Interaction with External Systems

Interaction with external systems, using network connections or any form of blocking communication should be avoided in a filter. Any blocking operation will cause data to be blocked in the pipeline and risks either large queues of data accumulating in the case of asynchronous south plugins or data begin missed in the case of polled plugins.

Scripting Errors

If an error occurs in the plugin or Python script, including script coding errors and Python exception, details will be logged to the error log and data will not flow through the pipeline to the next filter or into the storage service.

Warnings raised will also be logged to the error log but will not cause data to cease flowing through the pipeline.

To view the error log you may examine the file directly on your host machine, for example /var/log/syslog on a Ubuntu host, however it is also possible to view the error logs specific to FogLAMP from the FogLAMP user interface. Select the System option under Logs in the left hand menu pane. You may then filter the logs for a specific service to see only those logs that refer to the service which uses the filter you are interested in.

logview_1

Alternatively if you open the dialog for the service in the South or North menu items you will see two icons displayed in the bottom left corner of the dialog that lets you alter the configuration of the service.

logview_2

The left most icon, with the ? in a circle, allows you to view the documentation for the plugin, the right most icon, which looks like a page of text with a corner folded over, will open the log view page filtered to view the service.

Error Messages & Warnings

The following are some errors you may see within the log with some description of the cause and remedy for the error.

Unable to obtain a reference to the asset tracker. Changes will not be tracked

The service is unable to obtain the required reference to the asset tracker within FogLAMP. Data will continue to flow through the pipeline, but there will not be ant trace of the assets that have been modified by this plugin within the pipeline.

The return type of the python35 filter function should be a list of readings.

The python script has returned an incorrect data type.

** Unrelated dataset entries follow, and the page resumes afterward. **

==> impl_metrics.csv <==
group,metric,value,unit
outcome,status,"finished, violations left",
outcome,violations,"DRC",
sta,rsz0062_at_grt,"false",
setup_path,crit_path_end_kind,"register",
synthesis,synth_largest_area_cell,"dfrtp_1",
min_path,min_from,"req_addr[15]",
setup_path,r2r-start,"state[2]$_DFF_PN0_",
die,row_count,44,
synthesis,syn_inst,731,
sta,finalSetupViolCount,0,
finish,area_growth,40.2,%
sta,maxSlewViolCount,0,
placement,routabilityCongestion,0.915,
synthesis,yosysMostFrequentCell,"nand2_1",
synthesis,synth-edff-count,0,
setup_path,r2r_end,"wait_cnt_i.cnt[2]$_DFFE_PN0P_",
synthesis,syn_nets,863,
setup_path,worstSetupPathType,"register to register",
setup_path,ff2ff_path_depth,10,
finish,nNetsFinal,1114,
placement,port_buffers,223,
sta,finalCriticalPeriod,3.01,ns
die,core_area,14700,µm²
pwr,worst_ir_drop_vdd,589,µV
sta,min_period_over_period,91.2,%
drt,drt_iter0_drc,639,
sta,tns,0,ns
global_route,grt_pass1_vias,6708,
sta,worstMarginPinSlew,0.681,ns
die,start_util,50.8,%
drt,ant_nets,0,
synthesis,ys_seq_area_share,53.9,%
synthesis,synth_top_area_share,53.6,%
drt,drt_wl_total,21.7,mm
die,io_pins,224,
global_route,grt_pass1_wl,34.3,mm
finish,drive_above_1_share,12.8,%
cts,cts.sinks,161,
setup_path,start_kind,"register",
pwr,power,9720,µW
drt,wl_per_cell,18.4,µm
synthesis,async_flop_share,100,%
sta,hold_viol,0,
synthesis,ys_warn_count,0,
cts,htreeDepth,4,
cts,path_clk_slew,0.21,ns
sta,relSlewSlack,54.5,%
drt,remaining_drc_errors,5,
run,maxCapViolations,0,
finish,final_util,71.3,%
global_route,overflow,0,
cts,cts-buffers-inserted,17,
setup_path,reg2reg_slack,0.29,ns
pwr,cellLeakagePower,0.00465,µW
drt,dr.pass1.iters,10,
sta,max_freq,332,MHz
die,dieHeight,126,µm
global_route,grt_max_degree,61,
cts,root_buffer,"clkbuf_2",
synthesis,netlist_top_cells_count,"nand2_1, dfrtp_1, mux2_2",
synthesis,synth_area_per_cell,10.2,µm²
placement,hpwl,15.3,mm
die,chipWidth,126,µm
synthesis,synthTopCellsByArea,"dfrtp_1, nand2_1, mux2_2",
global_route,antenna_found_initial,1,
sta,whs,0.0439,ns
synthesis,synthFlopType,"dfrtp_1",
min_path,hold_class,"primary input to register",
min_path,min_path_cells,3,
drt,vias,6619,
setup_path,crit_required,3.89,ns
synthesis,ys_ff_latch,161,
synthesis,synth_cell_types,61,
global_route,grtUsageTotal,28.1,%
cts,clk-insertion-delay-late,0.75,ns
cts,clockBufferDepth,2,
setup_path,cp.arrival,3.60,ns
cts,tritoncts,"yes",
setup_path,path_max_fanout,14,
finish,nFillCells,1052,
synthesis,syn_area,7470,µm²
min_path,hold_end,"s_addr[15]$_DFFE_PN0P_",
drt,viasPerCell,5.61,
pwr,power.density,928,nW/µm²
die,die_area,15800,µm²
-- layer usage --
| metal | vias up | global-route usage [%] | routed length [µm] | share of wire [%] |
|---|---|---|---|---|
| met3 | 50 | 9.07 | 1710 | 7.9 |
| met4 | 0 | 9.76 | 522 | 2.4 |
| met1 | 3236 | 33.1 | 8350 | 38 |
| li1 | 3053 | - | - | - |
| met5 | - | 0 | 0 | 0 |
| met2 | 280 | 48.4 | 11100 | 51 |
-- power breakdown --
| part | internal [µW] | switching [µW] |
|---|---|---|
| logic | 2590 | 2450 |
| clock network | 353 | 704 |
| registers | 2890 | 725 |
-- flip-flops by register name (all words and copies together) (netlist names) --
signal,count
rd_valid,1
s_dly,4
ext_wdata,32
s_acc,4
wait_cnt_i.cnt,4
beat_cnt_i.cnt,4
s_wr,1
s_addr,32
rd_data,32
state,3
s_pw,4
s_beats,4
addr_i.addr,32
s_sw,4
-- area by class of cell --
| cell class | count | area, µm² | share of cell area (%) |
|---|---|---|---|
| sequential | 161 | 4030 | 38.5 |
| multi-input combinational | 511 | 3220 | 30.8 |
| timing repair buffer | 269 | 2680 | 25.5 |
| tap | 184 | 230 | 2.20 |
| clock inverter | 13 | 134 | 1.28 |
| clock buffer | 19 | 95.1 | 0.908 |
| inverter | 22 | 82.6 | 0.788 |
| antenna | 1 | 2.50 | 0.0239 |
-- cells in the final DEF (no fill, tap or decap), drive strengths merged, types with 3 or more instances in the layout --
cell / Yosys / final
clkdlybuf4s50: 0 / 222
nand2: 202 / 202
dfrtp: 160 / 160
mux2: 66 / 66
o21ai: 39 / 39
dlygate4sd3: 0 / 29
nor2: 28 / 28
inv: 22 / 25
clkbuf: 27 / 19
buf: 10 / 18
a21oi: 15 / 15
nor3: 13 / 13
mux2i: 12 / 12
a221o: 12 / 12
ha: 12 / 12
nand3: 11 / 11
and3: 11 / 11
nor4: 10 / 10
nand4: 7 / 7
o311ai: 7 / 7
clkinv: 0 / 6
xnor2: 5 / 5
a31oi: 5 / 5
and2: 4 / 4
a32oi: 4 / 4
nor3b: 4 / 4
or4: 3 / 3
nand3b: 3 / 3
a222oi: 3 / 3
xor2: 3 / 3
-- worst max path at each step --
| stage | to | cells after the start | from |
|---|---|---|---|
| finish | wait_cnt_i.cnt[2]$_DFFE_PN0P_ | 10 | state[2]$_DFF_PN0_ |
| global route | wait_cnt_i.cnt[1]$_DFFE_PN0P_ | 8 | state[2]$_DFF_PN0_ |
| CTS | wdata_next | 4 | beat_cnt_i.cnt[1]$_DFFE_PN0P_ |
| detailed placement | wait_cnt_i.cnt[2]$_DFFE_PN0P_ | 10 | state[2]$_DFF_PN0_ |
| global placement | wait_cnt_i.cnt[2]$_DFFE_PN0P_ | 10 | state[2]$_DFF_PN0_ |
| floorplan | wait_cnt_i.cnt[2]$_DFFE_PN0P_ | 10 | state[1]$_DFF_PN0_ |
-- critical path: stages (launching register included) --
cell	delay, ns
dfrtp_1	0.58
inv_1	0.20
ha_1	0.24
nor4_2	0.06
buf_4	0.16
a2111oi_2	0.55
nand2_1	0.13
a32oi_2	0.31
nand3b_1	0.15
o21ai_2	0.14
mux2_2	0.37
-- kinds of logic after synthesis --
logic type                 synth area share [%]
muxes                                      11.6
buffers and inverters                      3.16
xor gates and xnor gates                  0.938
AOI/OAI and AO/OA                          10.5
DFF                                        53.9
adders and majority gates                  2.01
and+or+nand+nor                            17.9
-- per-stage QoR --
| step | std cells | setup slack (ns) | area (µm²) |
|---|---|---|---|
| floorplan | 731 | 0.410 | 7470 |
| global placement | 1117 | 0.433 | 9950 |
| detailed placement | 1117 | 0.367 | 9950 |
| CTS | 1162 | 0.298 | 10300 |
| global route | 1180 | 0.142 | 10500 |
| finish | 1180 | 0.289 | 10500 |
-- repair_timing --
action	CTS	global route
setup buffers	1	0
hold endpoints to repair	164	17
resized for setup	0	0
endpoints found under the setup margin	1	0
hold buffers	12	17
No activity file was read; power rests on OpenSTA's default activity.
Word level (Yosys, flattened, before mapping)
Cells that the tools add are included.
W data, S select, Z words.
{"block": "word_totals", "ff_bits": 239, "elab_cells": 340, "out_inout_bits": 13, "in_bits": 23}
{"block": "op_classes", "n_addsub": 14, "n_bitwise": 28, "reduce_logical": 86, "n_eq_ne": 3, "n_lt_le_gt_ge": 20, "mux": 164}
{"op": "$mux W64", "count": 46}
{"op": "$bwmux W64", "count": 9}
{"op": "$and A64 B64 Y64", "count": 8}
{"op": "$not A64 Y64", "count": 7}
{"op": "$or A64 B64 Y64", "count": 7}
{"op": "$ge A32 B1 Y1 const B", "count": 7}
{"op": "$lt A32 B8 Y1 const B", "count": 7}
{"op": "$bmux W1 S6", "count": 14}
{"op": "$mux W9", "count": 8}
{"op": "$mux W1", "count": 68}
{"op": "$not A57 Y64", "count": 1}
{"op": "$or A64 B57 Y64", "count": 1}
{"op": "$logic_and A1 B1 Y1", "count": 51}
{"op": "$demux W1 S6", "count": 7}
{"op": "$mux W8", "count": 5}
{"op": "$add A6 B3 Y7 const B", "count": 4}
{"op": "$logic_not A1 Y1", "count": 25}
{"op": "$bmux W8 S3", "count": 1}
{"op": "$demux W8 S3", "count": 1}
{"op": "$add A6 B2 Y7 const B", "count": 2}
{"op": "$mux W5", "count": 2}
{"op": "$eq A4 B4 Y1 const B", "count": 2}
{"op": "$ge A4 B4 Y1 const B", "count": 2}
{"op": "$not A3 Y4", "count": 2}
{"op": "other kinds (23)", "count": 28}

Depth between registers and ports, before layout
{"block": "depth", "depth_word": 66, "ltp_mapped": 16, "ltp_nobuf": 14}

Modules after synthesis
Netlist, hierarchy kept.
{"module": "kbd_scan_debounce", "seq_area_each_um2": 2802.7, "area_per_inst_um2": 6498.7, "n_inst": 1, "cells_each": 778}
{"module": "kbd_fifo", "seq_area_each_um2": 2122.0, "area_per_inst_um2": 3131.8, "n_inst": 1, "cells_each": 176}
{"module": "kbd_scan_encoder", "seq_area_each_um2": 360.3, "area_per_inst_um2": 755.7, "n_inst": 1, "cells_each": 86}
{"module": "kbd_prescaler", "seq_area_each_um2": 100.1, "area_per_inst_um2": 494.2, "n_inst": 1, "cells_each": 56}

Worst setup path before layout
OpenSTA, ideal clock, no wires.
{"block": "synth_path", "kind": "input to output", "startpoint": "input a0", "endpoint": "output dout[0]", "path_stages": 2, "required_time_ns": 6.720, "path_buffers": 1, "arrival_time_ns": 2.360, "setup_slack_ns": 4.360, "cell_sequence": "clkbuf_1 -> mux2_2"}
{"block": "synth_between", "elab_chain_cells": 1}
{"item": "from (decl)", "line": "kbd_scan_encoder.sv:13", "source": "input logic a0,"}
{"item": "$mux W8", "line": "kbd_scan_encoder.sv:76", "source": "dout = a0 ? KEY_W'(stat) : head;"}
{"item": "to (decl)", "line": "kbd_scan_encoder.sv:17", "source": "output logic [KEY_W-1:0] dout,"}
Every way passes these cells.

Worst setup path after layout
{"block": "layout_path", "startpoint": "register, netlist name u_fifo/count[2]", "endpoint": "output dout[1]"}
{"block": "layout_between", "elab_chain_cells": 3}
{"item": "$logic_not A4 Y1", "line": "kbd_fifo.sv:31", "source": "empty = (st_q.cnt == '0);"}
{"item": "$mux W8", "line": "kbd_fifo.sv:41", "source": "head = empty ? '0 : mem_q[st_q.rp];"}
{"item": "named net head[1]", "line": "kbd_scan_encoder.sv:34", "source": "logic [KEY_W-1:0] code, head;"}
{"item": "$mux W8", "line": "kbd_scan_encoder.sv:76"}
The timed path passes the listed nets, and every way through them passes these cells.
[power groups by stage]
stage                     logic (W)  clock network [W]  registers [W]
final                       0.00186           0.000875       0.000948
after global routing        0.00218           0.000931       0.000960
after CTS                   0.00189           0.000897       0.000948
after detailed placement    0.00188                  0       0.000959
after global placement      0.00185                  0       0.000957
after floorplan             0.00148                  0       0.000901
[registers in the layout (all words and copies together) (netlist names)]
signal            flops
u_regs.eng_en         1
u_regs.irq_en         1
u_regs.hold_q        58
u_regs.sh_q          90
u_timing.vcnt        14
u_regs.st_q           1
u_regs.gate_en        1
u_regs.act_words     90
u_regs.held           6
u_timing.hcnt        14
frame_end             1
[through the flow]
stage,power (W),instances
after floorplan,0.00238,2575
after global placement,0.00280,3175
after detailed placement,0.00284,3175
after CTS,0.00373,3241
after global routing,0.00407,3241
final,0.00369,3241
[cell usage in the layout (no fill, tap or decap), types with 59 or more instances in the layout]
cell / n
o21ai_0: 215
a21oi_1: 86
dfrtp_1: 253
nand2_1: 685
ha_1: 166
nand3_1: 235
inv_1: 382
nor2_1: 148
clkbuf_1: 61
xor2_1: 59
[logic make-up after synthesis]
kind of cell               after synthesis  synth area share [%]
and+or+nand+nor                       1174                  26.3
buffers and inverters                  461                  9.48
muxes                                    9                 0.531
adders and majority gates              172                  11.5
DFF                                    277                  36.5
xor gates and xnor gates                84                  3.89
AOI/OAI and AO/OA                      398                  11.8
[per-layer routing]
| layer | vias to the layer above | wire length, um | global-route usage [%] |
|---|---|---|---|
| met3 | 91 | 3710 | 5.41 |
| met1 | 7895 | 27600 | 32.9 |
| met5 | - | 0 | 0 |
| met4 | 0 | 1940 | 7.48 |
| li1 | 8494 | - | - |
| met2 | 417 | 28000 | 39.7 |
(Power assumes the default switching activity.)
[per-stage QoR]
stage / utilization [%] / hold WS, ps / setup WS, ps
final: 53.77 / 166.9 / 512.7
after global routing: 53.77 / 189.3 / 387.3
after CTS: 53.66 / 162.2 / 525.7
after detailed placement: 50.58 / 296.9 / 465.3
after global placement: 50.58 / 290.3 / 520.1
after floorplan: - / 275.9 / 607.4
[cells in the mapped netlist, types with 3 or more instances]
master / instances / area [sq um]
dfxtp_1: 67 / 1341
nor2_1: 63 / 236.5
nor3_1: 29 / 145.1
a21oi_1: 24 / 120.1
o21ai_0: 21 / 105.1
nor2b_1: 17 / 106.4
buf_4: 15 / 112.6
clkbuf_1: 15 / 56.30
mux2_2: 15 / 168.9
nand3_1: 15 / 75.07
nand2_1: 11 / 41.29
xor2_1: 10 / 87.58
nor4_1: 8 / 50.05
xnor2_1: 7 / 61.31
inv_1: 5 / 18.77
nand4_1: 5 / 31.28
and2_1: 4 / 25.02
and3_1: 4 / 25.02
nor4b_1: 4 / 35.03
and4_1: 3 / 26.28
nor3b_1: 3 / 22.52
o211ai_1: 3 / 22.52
### src/rtl/alm_pkg.sv
package alm_pkg;

  typedef enum logic [1:0] {
    SEQ_IDLE = 2'd0,
    SEQ_LOW  = 2'd1,
    SEQ_GAP  = 2'd2
  } seq_st_e;

  function automatic int unsigned max2(int unsigned a, int unsigned b);
    return (a > b) ? a : b;
  endfunction

endpackage

### src/rtl/alm_rst_sync.sv
module alm_rst_sync (
  input  logic clk,
  input  logic rst_n,
  output logic rst_sync_n
);

  logic [1:0] sync_q;

  always_ff @(posedge clk or negedge rst_n) begin
    if (!rst_n) sync_q <= 2'b00;
    else        sync_q <= {sync_q[0], 1'b1};
  end

  assign rst_sync_n = sync_q[1];

endmodule

### src/rtl/alm_flag.sv
module alm_flag #(
  parameter int unsigned CNT_W = 32
) (
  input  logic             clk,
  input  logic             rst_n,
  input  logic [CNT_W-1:0] etc_val,
  input  logic [CNT_W-1:0] alarm_val,
  input  logic             flag_clr,
  input  logic             event_start,
  input  logic             event_end,
  output logic             flag,
  output logic             alarm_nz,
  output logic             rise_evt
);

  logic flag_q, flag_d;
  logic flag_d1_q;
  logic evt_q, evt_d;
  logic hit;

  always_comb begin
    alarm_nz = |alarm_val;
    hit      = alarm_nz && (etc_val == alarm_val);
    if (flag_clr) flag_d = 1'b0;
    else          flag_d = flag_q | hit;
    if (event_start)    evt_d = 1'b1;
    else if (event_end) evt_d = 1'b0;
    else                evt_d = evt_q;
  end

  always_ff @(posedge clk or negedge rst_n) begin
    if (!rst_n) begin
      flag_q    <= 1'b0;
      flag_d1_q <= 1'b0;
      evt_q     <= 1'b0;
    end else begin
      flag_q    <= flag_d;
      flag_d1_q <= flag_q;
      evt_q     <= evt_d;
    end
  end

  assign flag     = flag_q;
  assign rise_evt = flag_q & ~flag_d1_q & evt_q;

endmodule
## src/rtl/pdc_pkg.sv

```systemverilog
package pdc_pkg;

    typedef enum logic [1:0] {
        PS_RUN   = 2'd0,
        PS_STBY  = 2'd1,
        PS_PDOWN = 2'd2,
        PS_WAKE  = 2'd3
    } pstate_t;

    localparam logic [1:0] REQ_NONE  = 2'd0;
    localparam logic [1:0] REQ_STBY  = 2'd1;
    localparam logic [1:0] REQ_PDOWN = 2'd2;
    localparam logic [1:0] REQ_RSVD  = 2'd3;

endpackage

```

## src/rtl/pdc_tick_sync.sv

```systemverilog
module pdc_tick_sync #(
    parameter int STAGES = 2
) (
    input  logic clk,
    input  logic rst_n,
    input  logic slow_clk,
    output logic tick
);
    // STAGES synchroniser flops followed by one history flop for edge detection
    localparam int SW = STAGES + 1;

    logic [SW-1:0] sh;

    always_ff @(posedge clk or negedge rst_n) begin
        if (!rst_n) sh <= '0;
        else        sh <= {sh[SW-2:0], slow_clk};
    end

    assign tick = sh[STAGES-1] & ~sh[STAGES];

endmodule

```

## src/rtl/pdc_alarm.sv

```systemverilog
module pdc_alarm #(
    parameter int DELAY_W = 16
) (
    input  logic               clk,
    input  logic               rst_n,
    input  logic               load,
    input  logic [DELAY_W-1:0] load_val,
    input  logic               run,
    input  logic               tick,
    output logic               expire
);
    localparam logic [DELAY_W-1:0] ONE = DELAY_W'(1);

    logic [DELAY_W-1:0] cnt;
    logic               last;

    // remaining count of 0 or 1 means this tick is the final one
    assign last   = (cnt <= ONE);
    assign expire = run & tick & last;

    always_ff @(posedge clk or negedge rst_n) begin
        if (!rst_n)                 cnt <= '0;
        else if (load)              cnt <= load_val;
        else if (run && tick && !last) cnt <= cnt - ONE;
    end

endmodule

```

## src/rtl/pdc_settle.sv

```systemverilog
module pdc_settle #(
    parameter int SETTLE = 64
) (
    input  logic clk,
    input  logic rst_n,
    input  logic run,
    input  logic tick,
    output logic done
);
    localparam int CW = (SETTLE > 1) ? $clog2(SETTLE) : 1;
    localparam logic [CW-1:0] LAST = CW'(SETTLE - 1);

    logic [CW-1:0] cnt;

    assign done = run & tick & (cnt == LAST);

    always_ff @(posedge clk or negedge rst_n) begin
        if (!rst_n)    cnt <= '0;
        else if (!run) cnt <= '0;
        else if (tick) cnt <= cnt + CW'(1);
    end

endmodule

```

## src/rtl/pdc_fsm.sv

```systemverilog
module pdc_fsm
    import pdc_pkg::*;
(
    input  logic       clk,
    input  logic       rst_n,
    input  logic       wr_en,
    input  logic [1:0] req,
    input  logic       irq,
    input  logic       alarm_exp,
    input  logic       settle_done,
    output logic       pd_accept,
    output logic       in_pdown,
    output logic       in_wake,
    output logic       clk_en,
    output logic       osc_en,
    output logic       cpu_idle,
    output logic [1:0] state_rd
);
    pstate_t state, nxt;

    // a power-down write is taken only in RUN with no interrupt pending
    assign pd_accept = (state == PS_RUN) && wr_en && (req == REQ_PDOWN) && !irq;

    always_comb begin
        nxt = state;
        unique case (state)
            PS_RUN: begin
                if (wr_en && req == REQ_STBY) nxt = PS_STBY;   // RUN_TO_STBY
                else if (pd_accept)           nxt = PS_PDOWN;  // RUN_TO_PDOWN
            end
            PS_STBY:  if (irq)         nxt = PS_RUN;           // STBY_TO_RUN
            PS_PDOWN: if (alarm_exp)   nxt = PS_WAKE;          // PDOWN_TO_WAKE
            PS_WAKE:  if (settle_done) nxt = PS_RUN;           // WAKE_TO_RUN
            default:                   nxt = PS_RUN;
        endcase
    end

    always_ff @(posedge clk or negedge rst_n) begin
        if (!rst_n) state <= PS_RUN;
        else        state <= nxt;
    end

    always_comb begin
        clk_en   = 1'b0;
        osc_en   = 1'b1;
        cpu_idle = 1'b1;
        in_pdown = 1'b0;
        in_wake  = 1'b0;
        unique case (state)
            PS_RUN: begin
                clk_en   = 1'b1;
                cpu_idle = 1'b0;
            end
            PS_STBY:  clk_en = 1'b1;
            PS_PDOWN: begin
                osc_en   = 1'b0;
                in_pdown = 1'b1;
            end
            PS_WAKE:  in_wake = 1'b1;
            default:  clk_en = 1'b0;
        endcase
        state_rd = state;
    end

endmodule

```

## src/rtl/power_down_ctrl.sv

```systemverilog
module power_down_ctrl #(
    parameter int DELAY_W     = 16,
    parameter int SETTLE      = 64,
    parameter int SYNC_STAGES = 2
) (
    input  logic               clk,
    input  logic               rst_n,
    input  logic               slow_clk,
    input  logic               wr_en,
    input  logic [DELAY_W+1:0] wr_data,
    input  logic               irq,
    output logic               clk_en,
    output logic               osc_en,
    output logic               cpu_idle,
    output logic [1:0]         state_rd
);
    logic tick, pd_accept, in_pdown, in_wake, alarm_exp, settle_done;

    pdc_tick_sync #(.STAGES(SYNC_STAGES)) u_sync (
        .clk(clk), .rst_n(rst_n), .slow_clk(slow_clk), .tick(tick)
    );

    pdc_alarm #(.DELAY_W(DELAY_W)) u_alarm (
        .clk(clk), .rst_n(rst_n), .load(pd_accept),
        .load_val(wr_data[DELAY_W+1:2]), .run(in_pdown), .tick(tick),
        .expire(alarm_exp)
    );

    pdc_settle #(.SETTLE(SETTLE)) u_settle (
        .clk(clk), .rst_n(rst_n), .run(in_wake), .tick(tick), .done(settle_done)
    );

    pdc_fsm u_fsm (
        .clk(clk), .rst_n(rst_n), .wr_en(wr_en), .req(wr_data[1:0]), .irq(irq),
        .alarm_exp(alarm_exp), .settle_done(settle_done), .pd_accept(pd_accept),
        .in_pdown(in_pdown), .in_wake(in_wake), .clk_en(clk_en), .osc_en(osc_en),
        .cpu_idle(cpu_idle), .state_rd(state_rd)
    );

endmodule

```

The return value of the script should be a list of readings

Badly formed reading in list returned by the Python script

One or more of the readings in the list returned by the Python script is an incorrectly formed reading object.

Each element returned by the script must be a Python DICT

The list returned by the Python script contains an element that is not a DICT and therefore can not be a valid reading.

Badly formed reading in list returned by the Python script: Reading has no asset code element

One or more of the readings that is returned in the list from the script is missing the asset_code key. This item is the name of the asset to which the reading refers.

Badly formed reading in list returned by the Python script: Reading is missing the reading element which should contain the data

One or more of the readings that is returned in the list from the script is missing the reading DICT that contains the actual data.

Badly formed reading in list returned by the Python script: The reading element in the python Reading is of an incorrect type, it should be a Python DICT

One or more of the readings that is returned in the list from the script has an item with a key of reading which is not a Python Dict. This item should always be a DICT and contains the data values as key/value pairs.

Badly formed reading in list returned by the Python script: Unable to parse the asset code value. Asset codes should be a string.

One or more of the readings that is returned in the list from the script has an item with a key of asset_code whose value is not a string.